The Temptation to Take God's Place

       I saw a movie last week that was particularly appropriate for the season of Lent, especially as we reflect on the nature of sin and temptation. The movie was about a young, college-aged man who was dating a divorced woman with two children. This young man is killed in cold blood by the woman's ex-husband, who is arrested, but who soon is out on bail. This movie becomes more or less a character study of young man's parents, who, as you might imagine, were devastated. Both of them were good folks: he was an esteemed physician in the community, and she, a high school choral director. They know that their son's murderer is free, and even see him out and about in the community. Finally, the doctor, seeing the anguish in his wife and feeling his own, abducts the man who killed his son. Then, with total calm, the physician takes him off to the middle of nowhere. It is there that the physician, a man used to cooperating with God in the healing arts, takes God's place by ending the man's life with a hand pistol.

       Today's first reading is another story, that is more or less a character study. We know well the story and the characters. Adam and Eve are the first creatures made in God's own image, creatures who possessed within them the very life-breath of God. God allows them to eat the fruit of all but one tree: the tree of the knowledge of good and evil. Yet the serpent, a symbol of temptation and a symbol of Satan, persuades Eve to eat from the tree. His most compelling argument: you will become yourselves like gods. So, Adam and Eve, forgetting their place in God's creation, eat of the forbidden fruit, and are given what the name of the tree implies: knowledge of good and evil. Except, this does not make them powerful like gods, it serves to distance them from God, as is evidenced by the shame they feel in their nakedness. This story, or allegory, conveys an awful lot of truth. We see that we are made in God's image. We see that through their own free will, the first humans disobeyed the very God that sought to care and protect for them. We learn something else of great importance: we learn about the greatest temptation that humanity faces. Adam and Eve's most compelling temptation was to become God and to forget their place in creation. The same temptation, the same truth is seen in the movie that I described: the physician, although moved by different circumstances and intentions, took God's place in deciding when his son's murderer should die.
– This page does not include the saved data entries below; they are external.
==> src/design/aex_map.vh <==
`ifndef AEX_MAP_VH
`define AEX_MAP_VH

// register byte offsets
`define AEX_OFF_CTRL 8'h00
`define AEX_OFF_OPER 8'h04
`define AEX_OFF_PC 8'h08
`define AEX_OFF_ZPTR 8'h0c
`define AEX_OFF_FLAGS 8'h10
`define AEX_OFF_RESULT 8'h14
`define AEX_OFF_STATUS 8'h18

// control register fields
`define AEX_CTRL_OP_LSB 0
`define AEX_CTRL_BIT_LSB 5
`define AEX_CTRL_TWO_WORD 8
`define AEX_CTRL_K_LSB 16
`define AEX_CTRL_START 31

// operand register byte lanes
`define AEX_OPER_RD_LSB 0
`define AEX_OPER_RR_LSB 8
`define AEX_OPER_K_LSB 16
`define AEX_OPER_IO_LSB 24

// status flag positions
`define AEX_FLAG_C 0
`define AEX_FLAG_Z 1
`define AEX_FLAG_N 2
`define AEX_FLAG_V 3
`define AEX_FLAG_S 4
`define AEX_FLAG_H 5

// reset values
`define AEX_RST_WORD 32'h0000_0000
`define AEX_RST_PC 16'h0000
`define AEX_RST_FLAGS 8'h00

// cycle counts
`define AEX_CYC_ONE 2'h1
`define AEX_CYC_TWO 2'h2
`define AEX_CYC_THREE 2'h3

// operation codes
`define AEX_OP_ADD 5'h00
`define AEX_OP_ADD_CARRY 5'h01
`define AEX_OP_WORD_ADD_IMMEDIATE 5'h02
`define AEX_OP_SUB 5'h03
`define AEX_OP_SUBTRACT_IMMEDIATE 5'h04
`define AEX_OP_SUBTRACT_WITH_CARRY 5'h05
`define AEX_OP_SUBTRACT_IMMEDIATE_WITH_CARRY 5'h06
`define AEX_OP_WORD_SUBTRACT_IMMEDIATE 5'h07
`define AEX_OP_AND 5'h08
`define AEX_OP_AND_WITH_CONSTANT 5'h09
`define AEX_OP_OR 5'h0a
`define AEX_OP_OR_WITH_CONSTANT 5'h0b
`define AEX_OP_SET_BITS_OP 5'h0c
`define AEX_OP_CLEAR_BITS_OP 5'h0d
`define AEX_OP_REGISTER_TEST_OP 5'h0e
`define AEX_OP_POINTER_JUMP 5'h0f
`define AEX_OP_POINTER_CALL 5'h10
`define AEX_OP_COMPARE_SKIP_EQUAL 5'h11
`define AEX_OP_COMPARE_WITH_CONSTANT 5'h12
`define AEX_OP_SKIP_REG_BIT_CLEAR 5'h13
`define AEX_OP_SKIP_REG_BIT_SET 5'h14
`define AEX_OP_SKIP_IO_BIT_CLEAR 5'h15
`define AEX_OP_SKIP_IO_BIT_SET 5'h16
`define AEX_OP_BRANCH_FLAG_SET 5'h17
`define AEX_OP_BRANCH_FLAG_CLEAR 5'h18

// axi responses
`define AEX_RESP_OKAY 2'h0
`define AEX_RESP_SLVERR 2'h2

`endif

==> src/design/aex_alu.v <==
`timescale 1ns/1ps
`include "aex_map.vh"

// data path of the arithmetic and logic group, purely combinational
module aex_alu (
	input wire [4:0] op,
	input wire [7:0] rd_val,
	input wire [7:0] rr_val,
	input wire [7:0] imm,
	input wire [7:0] flags_in,
	output reg [7:0] res_lo,
	output reg [7:0] res_hi,
	output reg wr_lo,
	output reg wr_hi,
	output reg [7:0] flags_out
);
	reg [7:0] b8;
	reg cin;
	reg is_sub;
	reg [8:0] sum9;
	reg [8:0] diff9;
	reg [16:0] w17;
	reg [7:0] r;

	// pick operands, then set result and the flags each group touches
	always @* begin
		b8 = rr_val;
		cin = 1'b0;
		is_sub = 1'b0;
		case (op)
		`AEX_OP_SUBTRACT_IMMEDIATE, `AEX_OP_COMPARE_WITH_CONSTANT: begin
			b8 = imm;
			is_sub = 1'b1;
		end
		`AEX_OP_SUBTRACT_IMMEDIATE_WITH_CARRY: begin
			b8 = imm;
			is_sub = 1'b1;
			cin = flags_in[`AEX_FLAG_C];
		end
		`AEX_OP_SUB, `AEX_OP_WORD_SUBTRACT_IMMEDIATE: is_sub = 1'b1;
		`AEX_OP_SUBTRACT_WITH_CARRY: begin
			is_sub = 1'b1;
			cin = flags_in[`AEX_FLAG_C];
		end
		`AEX_OP_ADD_CARRY: cin = flags_in[`AEX_FLAG_C];
		`AEX_OP_AND_WITH_CONSTANT, `AEX_OP_OR_WITH_CONSTANT, `AEX_OP_SET_BITS_OP: b8 = imm;
		`AEX_OP_CLEAR_BITS_OP: b8 = ~imm;
		`AEX_OP_REGISTER_TEST_OP: b8 = rd_val;
		default: b8 = rr_val;
		endcase
		sum9 = {1'b0, rd_val} + {1'b0, b8} + {8'h00, cin};
		diff9 = {1'b0, rd_val} - {1'b0, b8} - {8'h00, cin};
		// word ops treat rr_val as the high byte of the pair
		if (is_sub)
			w17 = {1'b0, rr_val, rd_val} - {9'h000, imm};
		else
			w17 = {1'b0, rr_val, rd_val} + {9'h000, imm};
		r = is_sub ? diff9[7:0] : sum9[7:0];
		res_lo = r;
		res_hi = rr_val;
		wr_lo = 1'b0;
		wr_hi = 1'b0;
		flags_out = flags_in;
		case (op)
		`AEX_OP_ADD, `AEX_OP_ADD_CARRY: begin
			wr_lo = 1'b1;
			flags_out[`AEX_FLAG_C] = sum9[8];
			flags_out[`AEX_FLAG_H] = (rd_val[3] & b8[3]) | (b8[3] & ~r[3]) | (~r[3] & rd_val[3]);
			flags_out[`AEX_FLAG_V] = (rd_val[7] & b8[7] & ~r[7]) | (~rd_val[7] & ~b8[7] & r[7]);
			flags_out[`AEX_FLAG_N] = r[7];
			flags_out[`AEX_FLAG_Z] = (r == 8'h00);
		end
		`AEX_OP_SUB, `AEX_OP_SUBTRACT_IMMEDIATE, `AEX_OP_SUBTRACT_WITH_CARRY,
		`AEX_OP_SUBTRACT_IMMEDIATE_WITH_CARRY, `AEX_OP_COMPARE_WITH_CONSTANT: begin
			// compare keeps the register, only the flags move
			wr_lo = (op != `AEX_OP_COMPARE_WITH_CONSTANT);
			flags_out[`AEX_FLAG_C] = diff9[8];
			flags_out[`AEX_FLAG_H] = (~rd_val[3] & b8[3]) | (b8[3] & r[3]) | (r[3] & ~rd_val[3]);
			flags_out[`AEX_FLAG_V] = (rd_val[7] & ~b8[7] & ~r[7]) | (~rd_val[7] & b8[7] & r[7]);
			flags_out[`AEX_FLAG_N] = r[7];
			flags_out[`AEX_FLAG_Z] = (r == 8'h00);
		end
		`AEX_OP_WORD_ADD_IMMEDIATE, `AEX_OP_WORD_SUBTRACT_IMMEDIATE: begin
			wr_lo = 1'b1;
			wr_hi = 1'b1;
			res_lo = w17[7:0];
			res_hi = w17[15:8];
			flags_out[`AEX_FLAG_C] = w17[16];
			flags_out[`AEX_FLAG_V] = is_sub ? (rr_val[7] & ~w17[15]) : (~rr_val[7] & w17[15]);
			flags_out[`AEX_FLAG_N] = w17[15];
			flags_out[`AEX_FLAG_S] = w17[15] ^ flags_out[`AEX_FLAG_V];
			flags_out[`AEX_FLAG_Z] = (w17[15:0] == 16'h0000);
		end
		`AEX_OP_AND, `AEX_OP_AND_WITH_CONSTANT, `AEX_OP_CLEAR_BITS_OP, `AEX_OP_REGISTER_TEST_OP,
		`AEX_OP_OR, `AEX_OP_OR_WITH_CONSTANT, `AEX_OP_SET_BITS_OP: begin
			// carry and half-carry are left alone by the logic group
			if (op == `AEX_OP_OR || op == `AEX_OP_OR_WITH_CONSTANT || op == `AEX_OP_SET_BITS_OP)
				res_lo = rd_val | b8;
			else
				res_lo = rd_val & b8;
			wr_lo = (op != `AEX_OP_REGISTER_TEST_OP);
			flags_out[`AEX_FLAG_V] = 1'b0;
			flags_out[`AEX_FLAG_N] = res_lo[7];
			flags_out[`AEX_FLAG_Z] = (res_lo == 8'h00);
		end
		default: flags_out = flags_in;
		endcase
	end
endmodule

==> src/design/aex_core.v <==
// The placing of the registers and the AXI4-Lite slave port were chosen for this implementation.
`timescale 1ns/1ps
`include "aex_map.vh"

module aex_core #(
	parameter ADDR_W = 8
) (
	input wire aclk,
	input wire aresetn,
	input wire [ADDR_W-1:0] s_axi_awaddr,
	input wire [2:0] s_axi_awprot,
	input wire s_axi_awvalid,
	output reg s_axi_awready,
	input wire [31:0] s_axi_wdata,
	input wire [3:0] s_axi_wstrb,
	input wire s_axi_wvalid,
	output reg s_axi_wready,
	output reg [1:0] s_axi_bresp,
	output reg s_axi_bvalid,
	input wire s_axi_bready,
	input wire [ADDR_W-1:0] s_axi_araddr,
	input wire [2:0] s_axi_arprot,
	input wire s_axi_arvalid,
	output reg s_axi_arready,
	output reg [31:0] s_axi_rdata,
	output reg [1:0] s_axi_rresp,
	output reg s_axi_rvalid,
	input wire s_axi_rready,
	output reg busy
);
	localparam ST_IDLE = 2'b01;
	localparam ST_EXEC = 2'b10;

	// sequencer and architectural state seen by software
	reg [1:0] state_r;
	reg [1:0] left_r;
	reg [31:0] ctrl_r;
	reg [31:0] oper_r;
	reg [15:0] pc_r;
	reg [15:0] zptr_r;
	reg [7:0] flags_r;
	reg [15:0] result_r;
	reg taken_r;
	reg [1:0] last_cyc_r;
	// write beat held until both halves are in
	reg [ADDR_W-1:0] waddr_r;
	reg [31:0] wdata_r;
	reg [3:0] wstrb_r;
	reg aw_held_r;
	reg w_held_r;

	// fields of the control and operand words
	wire [4:0] op = ctrl_r[`AEX_CTRL_OP_LSB +: 5];
	wire [2:0] bsel = ctrl_r[`AEX_CTRL_BIT_LSB +: 3];
	wire two_word = ctrl_r[`AEX_CTRL_TWO_WORD];
	wire [6:0] koff = ctrl_r[`AEX_CTRL_K_LSB +: 7];
	wire [7:0] rd_val = oper_r[`AEX_OPER_RD_LSB +: 8];
	wire [7:0] rr_val = oper_r[`AEX_OPER_RR_LSB +: 8];
	wire [7:0] imm = oper_r[`AEX_OPER_K_LSB +: 8];
	wire [7:0] io_val = oper_r[`AEX_OPER_IO_LSB +: 8];

	// alu outputs, only used on the commit edge
	wire [7:0] alu_lo;
	wire [7:0] alu_hi;
	wire alu_wr_lo;
	wire alu_wr_hi;
	wire [7:0] alu_flags;

	// operands are frozen while busy, so the alu output is stable for the commit
	aex_alu u_alu (
		.op(op),
		.rd_val(rd_val),
		.rr_val(rr_val),
		.imm(imm),
		.flags_in(flags_r),
		.res_lo(alu_lo),
		.res_hi(alu_hi),
		.wr_lo(alu_wr_lo),
		.wr_hi(alu_wr_hi),
		.flags_out(alu_flags)
	);

	// flow decode, one copy shared by skip and branch
	reg cond;
	reg is_skip;
	reg is_branch;
	reg [1:0] cyc;
	reg [15:0] pc_nxt;

	// condition, cycle count and next pc for the program-flow group
	always @* begin
		cond = 1'b0;
		is_skip = 1'b0;
		is_branch = 1'b0;
		case (op)
		`AEX_OP_COMPARE_SKIP_EQUAL: begin
			is_skip = 1'b1;
			cond = (rd_val == rr_val);
		end
		`AEX_OP_SKIP_REG_BIT_CLEAR: begin
			is_skip = 1'b1;
			cond = ~rr_val[bsel];
		end
		`AEX_OP_SKIP_REG_BIT_SET: begin
			is_skip = 1'b1;
			cond = rr_val[bsel];
		end
		`AEX_OP_SKIP_IO_BIT_CLEAR: begin
			is_skip = 1'b1;
			cond = ~io_val[bsel];
		end
		`AEX_OP_SKIP_IO_BIT_SET: begin
			is_skip = 1'b1;
			cond = io_val[bsel];
		end
		`AEX_OP_BRANCH_FLAG_SET: begin
			is_branch = 1'b1;
			cond = flags_r[bsel];
		end
		`AEX_OP_BRANCH_FLAG_CLEAR: begin
			is_branch = 1'b1;
			cond = ~flags_r[bsel];
		end
		default: cond = 1'b0;
		endcase
		// cycle count of the operation
		case (op)
		`AEX_OP_WORD_ADD_IMMEDIATE, `AEX_OP_WORD_SUBTRACT_IMMEDIATE: cyc = `AEX_CYC_TWO;
		`AEX_OP_POINTER_JUMP: cyc = `AEX_CYC_TWO;
		`AEX_OP_POINTER_CALL: cyc = `AEX_CYC_THREE;
		default: cyc = `AEX_CYC_ONE;
		endcase
		if (is_skip && cond)
			cyc = two_word ? `AEX_CYC_THREE : `AEX_CYC_TWO;
		if (is_branch && cond)
			cyc = `AEX_CYC_TWO;
		// next program counter
		pc_nxt = pc_r + 16'h0001;
		if (op == `AEX_OP_POINTER_JUMP || op == `AEX_OP_POINTER_CALL)
			pc_nxt = zptr_r;
		else if (is_skip && cond)
			pc_nxt = pc_r + (two_word ? 16'h0003 : 16'h0002);
		else if (is_branch && cond)
			pc_nxt = pc_r + {{9{koff[6]}}, koff} + 16'h0001;
	end

	// byte-lane merge for partial writes
	function [31:0] merge;
		input [31:0] old;
		input [31:0] din;
		input [3:0] strb;
		integer i;
		begin
			merge = old;
			for (i = 0; i < 4; i = i + 1)
				if (strb[i])
					merge[i*8 +: 8] = din[i*8 +: 8];
		end
	endfunction

	wire do_write = aw_held_r & w_held_r & ~s_axi_bvalid;
	wire [ADDR_W-1:0] wa = waddr_r;
	wire mapped_w = (wa == `AEX_OFF_CTRL) || (wa == `AEX_OFF_OPER) || (wa == `AEX_OFF_PC) ||
		(wa == `AEX_OFF_ZPTR) || (wa == `AEX_OFF_FLAGS) || (wa == `AEX_OFF_RESULT) ||
		(wa == `AEX_OFF_STATUS);
	// software may only steer the core while it is idle
	wire sw_wr = do_write & (state_r == ST_IDLE);
	wire start = sw_wr & (wa == `AEX_OFF_CTRL) & wstrb_r[3] & wdata_r[`AEX_CTRL_START];
	wire [31:0] pc_word = merge({16'h0000, pc_r}, wdata_r, wstrb_r);
	wire [31:0] z_word = merge({16'h0000, zptr_r}, wdata_r, wstrb_r);
	wire [31:0] fl_word = merge({24'h000000, flags_r}, wdata_r, wstrb_r);

	// write channel: address and data taken in either order, response after both
	always @(posedge aclk) begin
		if (!aresetn) begin
			s_axi_awready <= 1'b1;
			s_axi_wready <= 1'b1;
			s_axi_bvalid <= 1'b0;
			s_axi_bresp <= `AEX_RESP_OKAY;
			aw_held_r <= 1'b0;
			w_held_r <= 1'b0;
			waddr_r <= {ADDR_W{1'b0}};
			wdata_r <= `AEX_RST_WORD;
			wstrb_r <= 4'h0;
		end else begin
			if (s_axi_awvalid && s_axi_awready) begin
				aw_held_r <= 1'b1;
				waddr_r <= s_axi_awaddr;
				s_axi_awready <= 1'b0;
			end
			if (s_axi_wvalid && s_axi_wready) begin
				w_held_r <= 1'b1;
				wdata_r <= s_axi_wdata;
				wstrb_r <= s_axi_wstrb;
				s_axi_wready <= 1'b0;
			end
			if (do_write) begin
				aw_held_r <= 1'b0;
				w_held_r <= 1'b0;
				s_axi_bvalid <= 1'b1;
				s_axi_bresp <= mapped_w ? `AEX_RESP_OKAY : `AEX_RESP_SLVERR;
			end
			// ready comes back only once the response has gone
			if (s_axi_bvalid && s_axi_bready) begin
				s_axi_bvalid <= 1'b0;
				s_axi_awready <= 1'b1;
				s_axi_wready <= 1'b1;
			end
		end
	end

	// register file plus sequencer; commits win because bus writes are blocked while busy
	always @(posedge aclk) begin
		if (!aresetn) begin
			state_r <= ST_IDLE;
			left_r <= 2'h0;
			busy <= 1'b0;
			ctrl_r <= `AEX_RST_WORD;
			oper_r <= `AEX_RST_WORD;
			pc_r <= `AEX_RST_PC;
			zptr_r <= `AEX_RST_PC;
			flags_r <= `AEX_RST_FLAGS;
			result_r <= 16'h0000;
			taken_r <= 1'b0;
			last_cyc_r <= 2'h0;
		end else begin
			case (state_r)
			ST_IDLE: begin
				if (sw_wr) begin
					case (wa)
					`AEX_OFF_CTRL: ctrl_r <= merge(ctrl_r, wdata_r, wstrb_r) & 32'h007f_01ff;
					`AEX_OFF_OPER: oper_r <= merge(oper_r, wdata_r, wstrb_r);
					`AEX_OFF_PC: pc_r <= pc_word[15:0];
					`AEX_OFF_ZPTR: zptr_r <= z_word[15:0];
					`AEX_OFF_FLAGS: flags_r <= fl_word[7:0];
					default: ;
					endcase
				end
				// start uses the control fields written in the same beat
				if (start) begin
					ctrl_r <= merge(ctrl_r, wdata_r, wstrb_r) & 32'h007f_01ff;
					state_r <= ST_EXEC;
					busy <= 1'b1;
				end
			end
			ST_EXEC: begin
				if (left_r == 2'h0) begin
					left_r <= cyc - 2'h1;
					last_cyc_r <= cyc;
					taken_r <= cond;
				end else begin
					left_r <= left_r - 2'h1;
				end
				// commit on the final cycle of the operation
				if ((left_r == 2'h1) || (left_r == 2'h0 && cyc == `AEX_CYC_ONE)) begin
					state_r <= ST_IDLE;
					busy <= 1'b0;
					left_r <= 2'h0;
					pc_r <= pc_nxt;
					flags_r <= alu_flags;
					if (alu_wr_lo)
						oper_r[`AEX_OPER_RD_LSB +: 8] <= alu_lo;
					if (alu_wr_hi)
						oper_r[`AEX_OPER_RR_LSB +: 8] <= alu_hi;
					// call leaves its return address here for software to read at the result offset
					if (op == `AEX_OP_POINTER_CALL)
						result_r <= pc_r + 16'h0001;
					else
						result_r <= {alu_hi, alu_lo};
				end
			end
			default: begin
				state_r <= ST_IDLE;
				busy <= 1'b0;
			end
			endcase
		end
	end

	// status packs busy, last condition and cycles
	reg [31:0] rd_mux;
	reg rd_ok;

	// read decode; unmapped addresses answer zero with slverr
	always @* begin
		rd_ok = 1'b1;
		case (s_axi_araddr)
		`AEX_OFF_CTRL: rd_mux = ctrl_r;
		`AEX_OFF_OPER: rd_mux = oper_r;
		`AEX_OFF_PC: rd_mux = {16'h0000, pc_r};
		`AEX_OFF_ZPTR: rd_mux = {16'h0000, zptr_r};
		`AEX_OFF_FLAGS: rd_mux = {24'h000000, flags_r};
		`AEX_OFF_RESULT: rd_mux = {16'h0000, result_r};
		`AEX_OFF_STATUS: rd_mux = {28'h0000000, last_cyc_r, taken_r, busy};
		default: begin
			rd_mux = 32'h0000_0000;
			rd_ok = 1'b0;
		end
		endcase
	end

	// read channel: one outstanding read, data one edge after the address
	always @(posedge aclk) begin
		if (!aresetn) begin
			s_axi_arready <= 1'b1;
			s_axi_rvalid <= 1'b0;
			s_axi_rdata <= 32'h0000_0000;
			s_axi_rresp <= `AEX_RESP_OKAY;
		end else begin
			if (s_axi_arvalid && s_axi_arready) begin
				s_axi_arready <= 1'b0;
				s_axi_rvalid <= 1'b1;
				s_axi_rdata <= rd_mux;
				s_axi_rresp <= rd_ok ? `AEX_RESP_OKAY : `AEX_RESP_SLVERR;
			end else if (s_axi_rvalid && s_axi_rready) begin
				s_axi_rvalid <= 1'b0;
				s_axi_arready <= 1'b1;
			end
		end
	end
endmodule

==> config.mk <==
export PLATFORM = sky130hd
export DESIGN_NAME = aex_core
export DESIGN_NICKNAME = d
export VERILOG_FILES = /design/src/design/aex_alu.v /design/src/design/aex_core.v
export VERILOG_INCLUDE_DIRS = /design/src /design/src/design
export SDC_FILE = /design/constraint.sdc
export NUM_CORES = 1
export LEC_CHECK = 0
export ABC_AREA = 1
export BUFFER_PORTS_ARGS = -buffer_cell sky130_fd_sc_hd__buf_2
export CAP_MARGIN = 10
export CORE_AREA = 5 5 197 199
export CTS_CLUSTER_DIAMETER = 80
export DETAILED_ROUTE_END_ITERATION = 8
export DIE_AREA = 0 0 202 204
export GPL_ROUTABILITY_DRIVEN = 1
export PLACE_DENSITY = 0.54
export SLEW_MARGIN = 20
export SYNTH_ARGS = -nofsm -noshare
export SYNTH_HDL_FRONTEND = slang
export SYNTH_HIERARCHICAL = 1
export SYNTH_SLANG_ARGS = --single-unit
==> constraint.sdc <==
create_clock -name aclk -period 5.5 [get_ports aclk]
set_input_delay 1.1 -clock aclk [delete_from_list [all_inputs] [get_ports aclk]]
set_output_delay 1.1 -clock aclk [all_outputs]
set_load 0.05 [all_outputs]
# ---- Yosys cells after proc, flatten, opt, wreduce, memory -nomap -nowiden
# Index checks and enable logic that the tools add are counted.
dict set report op_classes {
  bitwise_logic 45
  n_reduce_logical 60
  mul 0
  n_mux 72
  eq_ne 57
  shifts 0
  n_div 0
  n_lt_le_gt_ge 1
  n_addsub 12
}
# operator count
set ops {}
lappend ops {{one-hot mux 32 bit (7 select lines)} 1}
lappend ops {{two-way mux 16 bit} 10}
lappend ops {{two-way mux 32 bit} 3}
lappend ops {{two-way mux 8 bit} 11}
lappend ops {{one-hot mux 16 bit (2 select lines)} 2}
lappend ops {{== test 8 x 5 -> 1 bit, second input constant} 6}
lappend ops {{== test 5 bit, second input constant} 9}
lappend ops {{== test 5 x 4 -> 1 bit, second input constant} 8}
lappend ops {{AND reduction 6 bit} 6}
lappend ops {{adder 16 x 1 -> 16 bit, second input constant} 2}
lappend ops {{== test 8 x 4 -> 1 bit, second input constant} 4}
lappend ops {{zero test 8 bit} 4}
lappend ops {{one-hot mux 8 bit (2 select lines)} 2}
lappend ops {{one-hot mux 8 bit (3 select lines)} 1}
lappend ops {{AND 1 bit} 22}
lappend ops {{== test 5 x 3 -> 1 bit, second input constant} 4}
lappend ops {{two-way mux 1 bit} 20}
lappend ops {{inequality test 2 bit, second input constant} 10}
lappend ops {{adder 16 x 8 -> 17 bit} 1}
lappend ops {{two-way mux 17 bit} 1}
lappend ops {{subtractor 16 x 8 -> 17 bit} 1}
lappend ops {{adder 16 bit} 1}
lappend ops {{adder 16 x 2 -> 16 bit} 1}
lappend ops {{== test 8 x 3 -> 1 bit, second input constant} 2}
lappend ops {{other kinds (48)} 115}
dict set report word_totals {
  mem_bits_rw 0
  inputBits 65
  register_bits 215
  elab_cells 280
  output_inout_bits 42
  romBits 0
  mem_count 0
  latchBits 0
}

# ---- Logic depth before layout (Yosys ltp)
# Gate-level depths: netlist (run 1).
dict set report logic_depth {
  depth_word 13
  mapped_depth 27
  ltp_nobuf 26
}

# ---- Modules after synthesis
# The synthesis (run 1) kept the hierarchy.
# module n_inst seq_area_each_um2 cells_each area_each_um2
set by_module_without_submodules {}
lappend by_module_without_submodules {aex_core 1 3923.8 1624 10820.4}
lappend by_module_without_submodules {aex_alu 1 0.0 680 3691.0}

# ---- Worst setup path after synthesis (run 1)
# No wires, ideal clock.
dict set report synth_path {
  path_kind {register to register}
  startpoint {reg ctrl_r[1]}
  endpoint {reg result_r[7]}
  slack_ps 2237
  setup_time_ps 95
  stages_incl_launch_ff 22
  t_arrival_ps 3168
  period_less_slack_ps 3263
  path_buffers 0
  required_ps 5405
  cell_sequence {dfxtp_1 -> nor2_2 -> nand2_1 -> nor2_2 -> nor2_2 -> nand2_4 -> a221oi_1 -> o21ai_1 -> ha_1 -> inv_1 -> ha_1 -> nand2_1 -> nor2_1 -> nand2_1 -> nand3_1 -> nand2_1 -> nand3_1 -> nand2_2 -> inv_1 -> o221ai_1 -> a21oi_1 -> a221oi_1}
}
dict set report synth_via {
  word_cells_on_any_way 61
  classes_between {4 x add/sub; 25 x eq/ne; 15 x mux; 2 x bitwise; 15 x reduce/logical}
}
# item line
set synth_lines {}
lappend synth_lines {{start, declared} aex_core.v:37} ;# reg [31:0] ctrl_r;
lappend synth_lines {{start signal, assigned} aex_core.v:218} ;# ctrl_r <= `AEX_RST_WORD;
lappend synth_lines {{start signal, assigned} aex_core.v:231} ;# `AEX_OFF_CTRL: ctrl_r <= merge(ctrl_r, wdata_r, wstrb_r) & 32'h007f_01ff;
lappend synth_lines {{start signal, assigned} aex_core.v:241} ;# ctrl_r <= merge(ctrl_r, wdata_r, wstrb_r) & 32'h007f_01ff;
lappend synth_lines {{== test 5 x 3 -> 1 bit (tied with other cells)} aex_alu.v:30} ;# case (op)
lappend synth_lines {{OR reduction 6 bit (no source line)} --}
lappend synth_lines {{one-hot mux 8 bit (3 select lines)} aex_alu.v:30}
lappend synth_lines {{adder 8 x 8 -> 9 bit (tied with other cells)} aex_alu.v:51} ;# sum9 = {1'b0, rd_val} + {1'b0, b8} + {8'h00, cin};
lappend synth_lines {{adder 9 x 1 -> 9 bit (tied with other cells)} aex_alu.v:51}
lappend synth_lines {{two-way mux 8 bit (on tied branches)} {aex_alu.v:58, aex_alu.v:64}}
lappend synth_lines {{one-hot mux 8 bit (2 select lines) (*)} aex_alu.v:64} ;# case (op)
lappend synth_lines {{net alu_lo[7]} aex_core.v:63} ;# wire [7:0] alu_lo;
lappend synth_lines {{two-way mux 16 bit (*)} aex_core.v:266} ;# if (op == `AEX_OP_POINTER_CALL)
lappend synth_lines {{end signal, assigned} aex_core.v:267} ;# result_r <= pc_r + 16'h0001;
lappend synth_lines {{end signal, assigned} aex_core.v:269} ;# result_r <= {alu_hi, alu_lo};
lappend synth_lines {{end, declared} aex_core.v:42} ;# reg [15:0] result_r;
# The timed path passes the listed nets; every way through them passes the cells marked *. The select of a mux whose other input is x is not followed.
# A chain may end at the register's enable or synchronous reset.

# ---- Final worst setup path (run 1)
dict set report layout_path {
  startpoint {reg ctrl_r[0]}
  endpoint {reg result_r[7]}
}
# Same word-level chain as after synthesis.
       I heard a story once about a man trying to lose a little weight. His greatest temptation came in the form of chocolate-glazed yeast doughnuts, made fresh by a bakery on his way to work. So, this man would take a different route in order to avoid the bakery. But, during one particularly stressful week, the man thought and thought about the doughnuts, and when he arrived to work, he came with a box full of them. His co-workers laughed with him a little, and the man explained, "I said a little prayer to God that went like this: 'Lord, if you really want me to have some of those delicious doughnuts, let me find a parking space right in front of the bakery.'" The man continued, "Well, sure enough, on the ninth time around the block, there it was!"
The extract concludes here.